▶ [Data to examine]
File: src/rtl/sipo_ctrl_pkg.sv
// Shared definitions for the SIPO frame controller.
// Holds the controller state encoding and the bit-counter width helper.
package sipo_ctrl_pkg;

    // Controller states (2-bit encoding)
    typedef enum logic [1:0] {
        ST_IDLE   = 2'd0,
        ST_SHIFT  = 2'd1,
        ST_PARITY = 2'd2,
        ST_HOLD   = 2'd3
    } state_t;

    // Bits needed to count 0..w received data bits
    function automatic int unsigned cnt_width(input int unsigned w);
        return $clog2(w + 1);
    endfunction

endpackage

File: src/rtl/sipo_shift_reg.sv
// Serial-in/parallel-out shift register datapath.
// Ports:
//   CLK   - clock, rising edge
//   RESET - synchronous active-high clear
//   EN    - shift DIN in this cycle
//   DIN   - serial data bit
//   Q     - parallel register contents
// MSB_FIRST=1 shifts left (first bit ends at Q[WIDTH-1]); 0 shifts right.
module sipo_shift_reg #(
    parameter int unsigned WIDTH     = 4,
    parameter bit          MSB_FIRST = 1'b1
) (
    input  logic             CLK,
    input  logic             RESET,
    input  logic             EN,
    input  logic             DIN,
    output logic [WIDTH-1:0] Q
);

    generate
        if (WIDTH == 1) begin : g_one
            always_ff @(posedge CLK) begin
                if (RESET)   Q <= '0;
                else if (EN) Q <= DIN;
            end
        end else if (MSB_FIRST) begin : g_left
            always_ff @(posedge CLK) begin
                if (RESET)   Q <= '0;
                else if (EN) Q <= {Q[WIDTH-2:0], DIN};
            end
        end else begin : g_right
            always_ff @(posedge CLK) begin
                if (RESET)   Q <= '0;
                else if (EN) Q <= {DIN, Q[WIDTH-1:1]};
            end
        end
    endgenerate

endmodule

File: src/rtl/sipo_frame_ctrl.sv
// Fixed-length serial frame receiver: sequences a SIPO shift register and
// presents each completed word on DOUT with a VALID/READY handshake.
// Ports:
//   CLK, RESET     - clock and synchronous active-high reset
//   START, DIN     - frame start strobe (bit 0 on DIN same cycle), serial data
//   READY          - consumer accepts DOUT when VALID & READY
//   DOUT, VALID    - received word and its valid flag (registered)
//   BUSY           - frame reception in progress
//   OVERRUN        - sticky: a start was refused while a word was unconsumed
//   PAR_ERR        - even-parity error for the current DOUT
// Build option: define PARITY_CHECK_EN to receive one extra even-parity bit per
// frame; without it PAR_ERR stays 0 and frames are WIDTH bits long.
module sipo_frame_ctrl
    import sipo_ctrl_pkg::*;
#(
    parameter int unsigned WIDTH     = 4,
    parameter bit          MSB_FIRST = 1'b1
) (
    input  logic             CLK,
    input  logic             RESET,
    input  logic             START,
    input  logic             DIN,
    input  logic             READY,
    output logic [WIDTH-1:0] DOUT,
    output logic             VALID,
    output logic             BUSY,
    output logic             OVERRUN,
    output logic             PAR_ERR
);

    localparam int unsigned CW = cnt_width(WIDTH);
`ifdef PARITY_CHECK_EN
    localparam bit PAR_EN = 1'b1;
`else
    localparam bit PAR_EN = 1'b0;
`endif
    // State after capturing bit 0, and after the last data bit in SHIFT
    localparam state_t FIRST_ST = (WIDTH == 1) ? (PAR_EN ? ST_PARITY : ST_HOLD) : ST_SHIFT;
    localparam state_t DONE_ST  = PAR_EN ? ST_PARITY : ST_HOLD;

    state_t           state_q, state_nxt;
    logic [CW-1:0]    cnt_q, cnt_nxt;
    logic [WIDTH-1:0] q, word_c;
    logic [WIDTH-1:0] dout_nxt;
    logic             valid_nxt, busy_nxt, ovr_nxt, par_nxt;
    logic             en_c, start_ok_c, last_c;

    sipo_shift_reg #(
        .WIDTH     (WIDTH),
        .MSB_FIRST (MSB_FIRST)
    ) u_sr (
        .CLK   (CLK),
        .RESET (RESET),
        .EN    (en_c),
        .DIN   (DIN),
        .Q     (q)
    );

    // Word as it will look once the bit on DIN is shifted in
    generate
        if (WIDTH == 1) begin : g_w1
            assign word_c = DIN;
        end else if (MSB_FIRST) begin : g_wl
            assign word_c = {q[WIDTH-2:0], DIN};
        end else begin : g_wr
            assign word_c = {DIN, q[WIDTH-1:1]};
        end
    endgenerate

    // A new frame may start from IDLE, or from HOLD when the word is consumed
    assign start_ok_c = START && ((state_q == ST_IDLE) || ((state_q == ST_HOLD) && READY));
    assign last_c     = (cnt_q == CW'(WIDTH - 1));

    // State and output registers
    always_ff @(posedge CLK) begin
        if (RESET) begin
            state_q <= ST_IDLE;
            cnt_q   <= '0;
            DOUT    <= '0;
            VALID   <= 1'b0;
            BUSY    <= 1'b0;
            OVERRUN <= 1'b0;
            PAR_ERR <= 1'b0;
        end else begin
            state_q <= state_nxt;
            cnt_q   <= cnt_nxt;
            DOUT    <= dout_nxt;
            VALID   <= valid_nxt;
            BUSY    <= busy_nxt;
            OVERRUN <= ovr_nxt;
            PAR_ERR <= par_nxt;
        end
    end

    // Next-state logic
    always_comb begin
        state_nxt = state_q;
        case (state_q)
            ST_IDLE:   if (start_ok_c) state_nxt = FIRST_ST;
            ST_SHIFT:  if (last_c) state_nxt = DONE_ST;
            ST_PARITY: state_nxt = ST_HOLD;
            ST_HOLD: begin
                if (start_ok_c) state_nxt = FIRST_ST;
                else if (READY) state_nxt = ST_IDLE;
            end
            default:   state_nxt = ST_IDLE;
        endcase
    end

    // Datapath control and next values of the registered outputs
    always_comb begin
        en_c      = 1'b0;
        cnt_nxt   = cnt_q;
        dout_nxt  = DOUT;
        valid_nxt = VALID;
        ovr_nxt   = OVERRUN;
        par_nxt   = PAR_ERR;
        busy_nxt  = (state_nxt == ST_SHIFT) || (state_nxt == ST_PARITY);
        case (state_q)
            ST_IDLE, ST_HOLD: begin
                if (start_ok_c) begin
                    en_c      = 1'b1;
                    cnt_nxt   = CW'(1);
                    valid_nxt = 1'b0;
                    if (FIRST_ST == ST_HOLD) begin
                        dout_nxt  = word_c;
                        valid_nxt = 1'b1;
                    end
                end else if (state_q == ST_HOLD) begin
                    if (READY)      valid_nxt = 1'b0;
                    else if (START) ovr_nxt   = 1'b1;
                end
            end
            ST_SHIFT: begin
                en_c    = 1'b1;
                cnt_nxt = cnt_q + CW'(1);
                if (last_c) begin
                    cnt_nxt = '0;
                    if (!PAR_EN) begin
                        dout_nxt  = word_c;
                        valid_nxt = 1'b1;
                    end
                end
            end
            ST_PARITY: begin
                // Data is already complete in the shift register; DIN is the parity bit
                dout_nxt  = q;
                par_nxt   = ^{q, DIN};
                valid_nxt = 1'b1;
                cnt_nxt   = '0;
            end
            default: ;
        endcase
    end

endmodule

File: config.mk
export PLATFORM = sky130hd
export DESIGN_NAME = sipo_frame_ctrl
export DESIGN_NICKNAME = d
export VERILOG_FILES = /design/src/rtl/sipo_ctrl_pkg.sv /design/src/rtl/sipo_shift_reg.sv /design/src/rtl/sipo_frame_ctrl.sv
export SDC_FILE = /design/constraint.sdc
export NUM_CORES = 1
export LEC_CHECK = 0
export CAP_MARGIN = 10
export CORE_ASPECT_RATIO = 0.8
export CORE_MARGIN = 2
export CORE_UTILIZATION = 46
export DETAILED_ROUTE_END_ITERATION = 16
export PLACE_DENSITY = 0.72
export REMOVE_ABC_BUFFERS = 1
export SYNTH_ARGS = -nofsm -noshare
export SYNTH_HDL_FRONTEND = slang
export SYNTH_SLANG_ARGS = --single-unit
export TNS_END_PERCENT = 5
File: constraint.sdc
create_clock -name CLK -period 1.35 [get_ports CLK]
set_input_delay 0.27 -clock CLK [delete_from_list [all_inputs] [get_ports CLK]]
set_output_delay 0.27 -clock CLK [all_outputs]
set_load 0.1 [all_outputs]
==> reports/metrics.json, run 1 <==
{
  "critical_path": {
    "crit_path_end_kind": "register",
    "timing.critical_path.from_type": "register",
    "critPathBufInv": 2,
    "cp_cell_sequence": "inv_4 -> ha_4 -> a21o_4 -> a31oi_4 -> buf_6 -> o21ai_1 -> a21oi_1",
    "critical_path.reg2reg.startpoint": "state_q[1]",
    "startpoint": "state_q[1]",
    "timing.reg2reg.worst_path_depth": 7,
    "worstSetupEndpoint": "u_sr.Q[2]",
    "cp_num_cells": 7,
    "critical-path-slowest-cell": "dfxtp_4",
    "rrSetupSlack_ns": -0.18,
    "worst-endpoint-required_ns": 1.58,
    "critical_path_class": "register to register",
    "critical_path_peak_fanout": 4,
    "r2r_end": "u_sr.Q[2]",
    "cp.arrival_ns": 1.76,
    "max_stage_delay_ns": 0.40,
    "path_delay_family": "compound AO/OA/AOI/OAI gates"
  },
  "drt": {
    "antenna_violating_nets_post_route": 0,
    "drt-initial-drc-count": 27,
    "routedWlPerCell_um": 15.8,
    "vias": 820,
    "route.final.wire_length_mm": 2.47,
    "drt-pass1-iter-count": 4,
    "viasPerCell": 5.26,
    "drc": 0
  },
  "place": {
    "detailedPlacementHpwl_mm": 1.42,
    "place.gp.congestion": 0.785,
    "place_ws_ns": -0.310,
    "dpl_cell_area_um2": 1200,
    "port-buffer-count": 12
  },
  "timing": {
    "timing.final.hold_violations": 0,
    "tightestPinTransition_ns": 0.247,
    "rsz0062_at_grt": "yes",
    "layout_min_cycle_time_ns": 1.53,
    "postLayoutSetupSlackWorst_ns": -0.176,
    "setup_viol": 13,
    "fin_skew_ns": 0.00194,
    "timing.fmax_mhz": 655,
    "timing.slew.headroom": 0.835,
    "slew_violations": 0,
    "share_of_the_clock_period_used_by_the_worst_path_after_layout": 1.13
  },
  "hold_path": {
    "worstHoldPathType": "register to register"
  },
  "clocking": {
    "clock-root-buffer": "clkbuf_4",
    "path_clk_slew_ns": 0.10,
    "htreeDepth": 1,
    "worstSkewPairLatency_ns": 0.30,
    "numCtsBuffers": 3,
    "clockBufferDepth": 2,
    "tritoncts_clock_tree": "done",
    "cts.sinks": 17
  },
  "yosys": {
    "syn_area_per_cell_um2": 8.66,
    "netlist.top_cell.by_area": "dfxtp_1",
    "syn-cell-area_um2": 875,
    "synth.ff_latch_count": 17,
    "post_syn_instances": 101,
    "leading_post_synthesis_cells_by_cell_area": "dfxtp_1 (39%), ha_1 (8.6%), mux2i_1 (8.0%)",
    "share_of_the_synthesized_area_in_the_top_cell_type": 0.389,
    "synth-seq-area-share": 0.389,
    "netlist-cell-type-count": 29,
    "yosys_warnings": 0
  },
  "power_and_ir_drop": {
    "ir_drop_v": 0.000806,
    "power.share.switching": 0.343,
    "cellPowerDensity_nw_per_um2": 945,
    "power.net_switching_uw": 461,
    "power.static_leakage_nw": 0.524,
    "power.clock.fraction": 0.212,
    "seq_power_share": 0.421,
    "power_report.internal_total_uw": 882,
    "power.combinational.fraction": 0.368
  },
  "cells_and_area": {
    "post_route_cells_drive_above_1_share": 0.394,
    "num-fill-cells": 116,
    "areaGrowthSynthToFinish_pct": 62.5,
    "finish.net_count": 144,
    "post-route-util": 0.773,
    "final_area_um2": 1420,
    "antenna-diode-count": 0
  },
  "die": {
    "rows": 14,
    "die-width_um": 52.8,
    "fp.dieArea_um2": 2270,
    "initial_utilization": 0.476,
    "num_io_pins": 13,
    "die_y_um": 43,
    "core_area_um2": 1840
  },
  "flow_run": {
    "max-cap-violations": 0
  },
  "global_routing": {
    "grt_pass1_vias": 845,
    "grt_pass1_wl_mm": 3.88,
    "grt_antenna_before_repair": 0,
    "grt_max_degree": 18,
    "track_usage": 0.241,
    "gr-total-overflow": 0
  },
  "outcome": {
    "result_of_the_run": "finished with violations",
    "violations": "negative setup slack"
  }
}
## layout make-up
class	instances	area, um2	area share
sequential	17	350	0.246
clock buffer	4	26.3	0.0185
multi-input combinational	75	624	0.439
tap	24	30.0	0.0211
timing repair buffer	31	367	0.258
inverter	5	23.8	0.0167
## stage by stage
stage	hold slack, ns	power [mW]	TNS, ns	std cells
2_1_floorplan	0.339	0.796	-1.40	97
3_3_place_gp	0.480	0.940	-2.33	147
3_5_place_dp	0.488	0.955	-2.76	147
4_1_cts	0.517	1.30	-0.445	154
5_1_grt	0.542	1.40	-2.04	156
6_report	0.499	1.34	-1.15	156
## layout by cell type (no fill, tap or decap), types with 2 or more instances in the layout
master / n
buf_12: 9
mux2i_1: 7
buf_6: 3
clkdlybuf4s50_1: 4
dfxtp_4: 2
o21ai_2: 2
nor2_1: 15
a31oi_1: 2
inv_4: 2
ha_4: 5
a21oi_1: 9
o21ai_1: 4
dfxtp_1: 13
nand2_1: 6
buf_4: 15
xnor2_1: 4
inv_1: 3
dfxtp_2: 2
clkbuf_4: 3
## worst min path at each step
stage / slack, ns / from / end / cells past startpoint
final: 0.50 / cnt_q[1] / cnt_q[1] / 2
after global routing: 0.54 / cnt_q[1] / cnt_q[1] / 2
after CTS: 0.52 / cnt_q[2] / cnt_q[2] / 1
after detailed placement: 0.49 / cnt_q[2] / cnt_q[2] / 1
after global placement: 0.48 / cnt_q[1] / cnt_q[1] / 2
after floorplan: 0.34 / RESET / VALID / 1
## cells by family after synthesis
| kind of cell | synth area share |
|---|---|
| XOR/XNOR | 0.0501 |
| flip-flops | 0.389 |
| adder cells (fa/ha/maj) | 0.0858 |
| AND/OR/NAND/NOR | 0.136 |
| buffers and inverters | 0.0415 |
| multiplexers | 0.0959 |
| AO/OA/AOI/OAI | 0.202 |
## synthesized netlist by cell type
cell,number
a21boi_1,1
a21o_1,1
a21oi_1,10
a21oi_2,1
a31oi_1,2
a31oi_2,1
a32oi_1,1
buf_2,2
clkbuf_1,2
dfxtp_1,17
ha_1,6
inv_1,5
mux2i_1,7
mux2i_2,1
nand2_1,6
nand3_1,1
nor2_1,16
nor2b_1,3
nor3_1,1
nor3b_1,1
o211ai_1,1
o21a_1,1
o21ai_0,2
o21ai_1,4
o221ai_1,1
o22ai_1,1
o31a_1,1
xnor2_1,4
xor2_1,1
## flip-flops by register name, indices dropped and copies added (netlist names)
signal,count
cnt_q,3
PAR_ERR,1
DOUT,4
u_sr.Q,4
OVERRUN,1
BUSY,1
state_q,2
VALID,1
## power by group through the flow
| stage | clock network [mW] | registers [mW] | logic, mW |
|---|---|---|---|
| 2_1_floorplan | 0 | 0.627 | 0.169 |
| 3_3_place_gp | 0 | 0.567 | 0.373 |
| 3_5_place_dp | 0 | 0.570 | 0.386 |
| 4_1_cts | 0.288 | 0.559 | 0.455 |
| 5_1_grt | 0.307 | 0.568 | 0.527 |
| 6_report | 0.284 | 0.565 | 0.494 |
## worst reg2reg max path, stage by stage, from the launching register on
cell	delay [ns]
dfxtp_4	0.40
inv_4	0.07
ha_4	0.18
a21o_4	0.21
a31oi_4	0.23
buf_6	0.15
o21ai_1	0.07
a21oi_1	0.15
## layer usage
layer | track usage | up-vias | part of all wire
met2 | 0.390 | 13 | 0.52
met4 | 0.0974 | 0 | 0.0032
li1 | - | 407 | -
met3 | 0.0775 | 2 | 0.034
met5 | 0 | - | 0
met1 | 0.291 | 398 | 0.44
## repair_timing
| action | 4_1_cts | 5_1_grt |
|---|---|---|
| hold buffers | 0 | 0 |
| endpoints found under the hold margin | 0 | 0 |
| pin swaps | 8 | 4 |
| gates resized for setup | 25 | 12 |
| setup buffers | 3 | 2 |
| endpoints found under the setup margin | 16 | 15 |
Note: power is estimated with default switching activity, not from simulation.
==> run 2, diff against run 1 <==
--- a/config.mk
+++ b/config.mk
@@ -8,9 +8,10 @@
 export CAP_MARGIN = 10
 export CORE_ASPECT_RATIO = 0.8
 export CORE_MARGIN = 2
-export CORE_UTILIZATION = 46
+export CORE_UTILIZATION = 51
 export DETAILED_ROUTE_END_ITERATION = 16
-export PLACE_DENSITY = 0.72
+export MAX_ROUTING_LAYER = met4
+export PLACE_DENSITY_LB_ADDON = 0.25
 export REMOVE_ABC_BUFFERS = 1
 export SYNTH_ARGS = -nofsm -noshare
 export SYNTH_HDL_FRONTEND = slang
==> constraint.sdc (replaced) <==
create_clock -name CLK -period 1.6 [get_ports CLK]
set_input_delay 0.32 -clock CLK [delete_from_list [all_inputs] [get_ports CLK]]
set_output_delay 0.32 -clock CLK [all_outputs]
set_load 0.1 [all_outputs]
==> run 2 against run 1 <==
Critical path type unchanged. First-iteration DRC count fell by 41%. Global-route usage fell by 4.3 points. The flow now finishes without violations. Worst setup slack gained 0.26 ns. Largest cell class unchanged. Sequential share of layout area grew 4.2 points. Clock power is 20% lower. Wire length decreased by 28%. Cell count fell by 9.0%.
==> reports/metrics.json, run 2 (synthesized netlist as in run 1, its figures left out) <==
{
  "critical_path": {
    "critPathBufInv": 1,
    "rrSetupSlack_ns": 0.08,
    "critical_path_class": "register to register",
    "timing.reg2reg.worst_path_depth": 7,
    "cp.arrival_ns": 1.71,
    "timing.critical_path.from_type": "register",
    "crit_path_end_kind": "register",
    "worst-endpoint-required_ns": 1.79,
    "path_delay_family": "compound AO/OA/AOI/OAI gates",
    "critical_path_peak_fanout": 4,
    "critical-path-slowest-cell": "dfxtp_2",
    "cp_num_cells": 7,
    "cp_cell_sequence": "inv_1 -> ha_1 -> a21boi_1 -> o211ai_1 -> o31a_1 -> xor2_1 -> nor2_1",
    "max_stage_delay_ns": 0.37
  },
  "die": {
    "initial_utilization": 0.538,
    "core_area_um2": 1630,
    "fp.dieArea_um2": 2060,
    "rows": 13,
    "num_io_pins": 13,
    "die_y_um": 41.0,
    "die-width_um": 50.3
  },
  "clocking": {
    "htreeDepth": 1,
    "path_clk_slew_ns": 0.09,
    "numCtsBuffers": 3,
    "clock-root-buffer": "clkbuf_4",
    "tritoncts_clock_tree": "done",
    "ctsHoldBuffers": 0,
    "cts.sinks": 17,
    "clockBufferDepth": 2,
    "worstSkewPairLatency_ns": 0.29
  },
  "cells_and_area": {
    "post-route-util": 0.735,
    "areaGrowthSynthToFinish_pct": 36.8,
    "layout_top_registers": "DOUT x4, u_sr.Q x4, cnt_q x3",
    "final_area_um2": 1200,
    "finish.net_count": 132,
    "layout.cells.most_common_list": "dfxtp_1 (15), nor2_1 (15), a21oi_1 (10), buf_12 (8)",
    "antenna-diode-count": 0,
    "post_route_cells_drive_above_1_share": 0.225
  },
  "global_routing": {
    "grt.met2_usage": 0.342,
    "grt_use_met3": 0.0547,
    "grt_pass1_vias": 644,
    "gr-total-overflow": 0,
    "global_route_track_usage_on_met1": 0.225,
    "grt_max_degree": 18,
    "grt_pass1_wl_mm": 2.81,
    "busiest_layer": "met2",
    "grt_antenna_before_repair": 0,
    "track_usage": 0.198
  },
  "timing": {
    "slew_violations": 0,
    "timing.fmax_mhz": 658,
    "timing.slew.headroom": 0.812,
    "timing.final.hold_violations": 0,
    "layout_min_cycle_time_ns": 1.52,
    "setup_viol": 0,
    "tightestPinTransition_ns": 0.278,
    "rsz0062_at_grt": "yes",
    "share_of_the_clock_period_used_by_the_worst_path_after_layout": 0.949,
    "fin_skew_ns": 0.00573
  },
  "place": {
    "place.gp.congestion": 0.820,
    "dpl_cell_area_um2": 1140,
    "detailedPlacementHpwl_mm": 1.32,
    "port-buffer-count": 12
  },
  "hold_path": {
    "worstHoldPathType": "register to register",
    "min_path_cells": 2
  },
  "drt": {
    "route.final.wire_length_mm": 1.77,
    "drc": 0,
    "routedWlPerCell_um": 12.4,
    "antenna_violating_nets_post_route": 0,
    "vias": 738,
    "drt-pass1-iter-count": 4,
    "drt-initial-drc-count": 16,
    "viasPerCell": 5.20
  },
  "flow_run": {
    "max-cap-violations": 0
  },
  "power_and_ir_drop": {
    "total_power_mw": 1.01,
    "ir_drop_v": 0.000561,
    "cellPowerDensity_nw_per_um2": 848,
    "power.static_leakage_nw": 0.439
  },
  "outcome": {
    "result_of_the_run": "complete, no violations"
  }
}
==> run 2: area by class of cell <==
class                   instances  area [um2]
clock buffers                   4        26.3
multi-input cells              75         526
fillers                       117         430
inverters                       5        18.8
well taps                      22        27.5
flip-flops and latches         17         345
repair buffers                 19         253
==> run 2: final timing paths <==
check                  start  endpoint
setup / recovery  state_q[0]      BUSY
hold / removal      cnt_q[1]  cnt_q[1]
setup reg to reg  state_q[0]      BUSY
hold reg to reg     cnt_q[1]  cnt_q[1]
==> run 2: worst reg2reg max path, stage by stage (launching register included) <==
cell and delay [ns]:
dfxtp_2 0.37, inv_1 0.10, ha_1 0.22, a21boi_1 0.12, o211ai_1 0.18, o31a_1 0.20, xor2_1 0.16, nor2_1 0.06
==> run 2: per-layer routing <==
metal	share of wire	wire (um)
met4	0.020	36
met5	0	0
met1	0.44	779
met2	0.51	898
met3	0.028	50
==> run 2: where the power goes <==
group | switching, mW | total (mW) | internal (mW)
clock network | 0.129 | 0.226 | 0.0971
logic | 0.175 | 0.318 | 0.142
registers | 0.0257 | 0.471 | 0.445
total | 0.330 | 1.01 | 0.685
==> run 2: metrics by stage <==
step           cells  hold slack, ns  setup WS [ns]  setup TNS, ns
5_1_grt          142           0.527        -0.0534         -0.124
2_1_floorplan     97           0.389         0.0282              0
3_3_place_gp     138           0.478        -0.0197        -0.0197
3_5_place_dp     138           0.490        -0.0465         -0.160
6_report         142           0.502         0.0811              0
4_1_cts          142           0.513        0.00229              0
==> run 2: repair_timing <==
action	4_1_cts	5_1_grt
gates resized for setup	0	9
setup endpoints to repair	0	15
buffers inserted	0	0
hold endpoints to repair	0	0
==> run 3, diff against run 2 <==
--- a/config.mk
+++ b/config.mk
@@ -5,12 +5,12 @@
 export SDC_FILE = /design/constraint.sdc
 export NUM_CORES = 1
 export LEC_CHECK = 0
+export ABC_AREA = 1
 export CAP_MARGIN = 10
 export CORE_ASPECT_RATIO = 0.8
-export CORE_MARGIN = 2
-export CORE_UTILIZATION = 51
+export CORE_MARGIN = 1
+export CORE_UTILIZATION = 53
 export DETAILED_ROUTE_END_ITERATION = 16
-export MAX_ROUTING_LAYER = met4
 export PLACE_DENSITY_LB_ADDON = 0.25
 export REMOVE_ABC_BUFFERS = 1
 export SYNTH_ARGS = -nofsm -noshare
==> run 3 against run 2 <==
Flip-flop and latch count unchanged. Clock-buffer cell count down 1. Final area up 2.3%. Critical endpoint is now u_sr.Q[0]. Non-clock buffer count down 5. Clock skew up 0.0026 ns. Sequential power up 11%. Largest power group is now combinational logic.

▶ [Exercise prompt]
Each line from the top of the records above through the line containing "clock, rising edge" needs to be transcribed exactly, and no line after it.

▶ [Answer to the problem]
File: src/rtl/sipo_ctrl_pkg.sv
// Shared definitions for the SIPO frame controller.
// Holds the controller state encoding and the bit-counter width helper.
package sipo_ctrl_pkg;

    // Controller states (2-bit encoding)
    typedef enum logic [1:0] {
        ST_IDLE   = 2'd0,
        ST_SHIFT  = 2'd1,
        ST_PARITY = 2'd2,
        ST_HOLD   = 2'd3
    } state_t;

    // Bits needed to count 0..w received data bits
    function automatic int unsigned cnt_width(input int unsigned w);
        return $clog2(w + 1);
    endfunction

endpackage

File: src/rtl/sipo_shift_reg.sv
// Serial-in/parallel-out shift register datapath.
// Ports:
//   CLK   - clock, rising edge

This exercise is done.